*** Opening Information shown ***
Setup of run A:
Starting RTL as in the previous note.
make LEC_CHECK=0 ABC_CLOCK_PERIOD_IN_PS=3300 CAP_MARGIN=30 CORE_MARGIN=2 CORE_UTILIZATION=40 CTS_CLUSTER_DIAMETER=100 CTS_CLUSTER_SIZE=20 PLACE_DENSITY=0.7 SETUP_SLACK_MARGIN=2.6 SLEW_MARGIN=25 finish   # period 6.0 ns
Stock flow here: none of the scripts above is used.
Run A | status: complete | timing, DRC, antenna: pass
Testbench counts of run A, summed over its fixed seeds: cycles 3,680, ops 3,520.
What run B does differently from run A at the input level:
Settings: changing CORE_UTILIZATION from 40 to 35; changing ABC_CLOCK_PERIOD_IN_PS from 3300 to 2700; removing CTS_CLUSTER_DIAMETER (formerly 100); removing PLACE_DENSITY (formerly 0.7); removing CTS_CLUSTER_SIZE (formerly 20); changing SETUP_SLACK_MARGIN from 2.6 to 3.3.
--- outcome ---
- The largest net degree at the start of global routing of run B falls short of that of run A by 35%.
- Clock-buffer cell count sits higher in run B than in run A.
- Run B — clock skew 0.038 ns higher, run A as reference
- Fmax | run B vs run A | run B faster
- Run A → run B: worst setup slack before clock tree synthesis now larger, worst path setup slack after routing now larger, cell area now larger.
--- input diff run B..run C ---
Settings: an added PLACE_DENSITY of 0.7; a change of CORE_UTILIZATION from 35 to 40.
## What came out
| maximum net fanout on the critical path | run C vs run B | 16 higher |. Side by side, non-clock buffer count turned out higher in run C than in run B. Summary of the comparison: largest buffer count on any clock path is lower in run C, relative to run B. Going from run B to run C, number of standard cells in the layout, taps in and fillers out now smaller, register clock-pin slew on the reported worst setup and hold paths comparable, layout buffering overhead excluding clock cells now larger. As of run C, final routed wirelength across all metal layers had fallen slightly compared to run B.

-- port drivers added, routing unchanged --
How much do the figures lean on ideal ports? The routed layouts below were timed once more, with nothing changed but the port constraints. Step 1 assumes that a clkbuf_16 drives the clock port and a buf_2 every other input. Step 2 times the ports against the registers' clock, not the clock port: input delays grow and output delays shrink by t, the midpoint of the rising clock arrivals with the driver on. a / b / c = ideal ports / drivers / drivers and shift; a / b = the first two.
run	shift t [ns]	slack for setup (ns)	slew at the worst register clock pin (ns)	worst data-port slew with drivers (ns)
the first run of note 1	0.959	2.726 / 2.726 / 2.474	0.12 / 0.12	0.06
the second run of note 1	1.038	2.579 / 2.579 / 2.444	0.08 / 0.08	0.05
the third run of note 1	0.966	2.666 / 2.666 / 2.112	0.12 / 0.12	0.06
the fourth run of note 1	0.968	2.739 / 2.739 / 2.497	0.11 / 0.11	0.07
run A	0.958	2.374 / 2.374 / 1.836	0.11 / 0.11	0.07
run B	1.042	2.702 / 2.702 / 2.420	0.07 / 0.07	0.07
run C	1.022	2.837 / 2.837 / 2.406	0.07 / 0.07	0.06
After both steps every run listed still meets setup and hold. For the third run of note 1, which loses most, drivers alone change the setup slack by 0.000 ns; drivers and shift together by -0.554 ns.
*** Closing Information shown ***
*** Opening Information shown ***
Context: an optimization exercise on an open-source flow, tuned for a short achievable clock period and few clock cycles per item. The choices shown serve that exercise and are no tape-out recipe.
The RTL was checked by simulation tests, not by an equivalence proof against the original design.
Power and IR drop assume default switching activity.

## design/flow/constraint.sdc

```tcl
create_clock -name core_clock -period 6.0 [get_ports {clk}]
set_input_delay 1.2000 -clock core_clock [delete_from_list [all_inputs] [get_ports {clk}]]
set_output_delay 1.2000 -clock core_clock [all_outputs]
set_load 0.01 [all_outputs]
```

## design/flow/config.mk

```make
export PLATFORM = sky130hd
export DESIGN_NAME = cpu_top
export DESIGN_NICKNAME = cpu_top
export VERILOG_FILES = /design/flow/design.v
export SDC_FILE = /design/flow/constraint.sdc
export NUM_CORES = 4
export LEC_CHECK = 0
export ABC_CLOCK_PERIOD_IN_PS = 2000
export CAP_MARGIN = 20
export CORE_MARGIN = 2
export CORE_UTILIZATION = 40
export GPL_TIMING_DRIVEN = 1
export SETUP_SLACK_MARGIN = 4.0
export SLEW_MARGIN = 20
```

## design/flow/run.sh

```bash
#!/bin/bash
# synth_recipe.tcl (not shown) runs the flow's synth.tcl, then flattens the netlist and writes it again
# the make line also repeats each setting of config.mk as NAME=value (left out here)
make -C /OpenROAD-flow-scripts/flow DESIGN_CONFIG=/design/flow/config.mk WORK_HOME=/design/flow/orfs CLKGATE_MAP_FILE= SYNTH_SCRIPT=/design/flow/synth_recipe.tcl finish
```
*** Closing Information shown ***
Task directions
Going back over the entries above, copy word for word every line from the one that has "Setup of run" on through the one that has "## What came out".

Result of this task
Setup of run A:
Starting RTL as in the previous note.
make LEC_CHECK=0 ABC_CLOCK_PERIOD_IN_PS=3300 CAP_MARGIN=30 CORE_MARGIN=2 CORE_UTILIZATION=40 CTS_CLUSTER_DIAMETER=100 CTS_CLUSTER_SIZE=20 PLACE_DENSITY=0.7 SETUP_SLACK_MARGIN=2.6 SLEW_MARGIN=25 finish   # period 6.0 ns
Stock flow here: none of the scripts above is used.
Run A | status: complete | timing, DRC, antenna: pass
Testbench counts of run A, summed over its fixed seeds: cycles 3,680, ops 3,520.
What run B does differently from run A at the input level:
Settings: changing CORE_UTILIZATION from 40 to 35; changing ABC_CLOCK_PERIOD_IN_PS from 3300 to 2700; removing CTS_CLUSTER_DIAMETER (formerly 100); removing PLACE_DENSITY (formerly 0.7); removing CTS_CLUSTER_SIZE (formerly 20); changing SETUP_SLACK_MARGIN from 2.6 to 3.3.
--- outcome ---
- The largest net degree at the start of global routing of run B falls short of that of run A by 35%.
- Clock-buffer cell count sits higher in run B than in run A.
- Run B — clock skew 0.038 ns higher, run A as reference
- Fmax | run B vs run A | run B faster
- Run A → run B: worst setup slack before clock tree synthesis now larger, worst path setup slack after routing now larger, cell area now larger.
--- input diff run B..run C ---
Settings: an added PLACE_DENSITY of 0.7; a change of CORE_UTILIZATION from 35 to 40.
## What came out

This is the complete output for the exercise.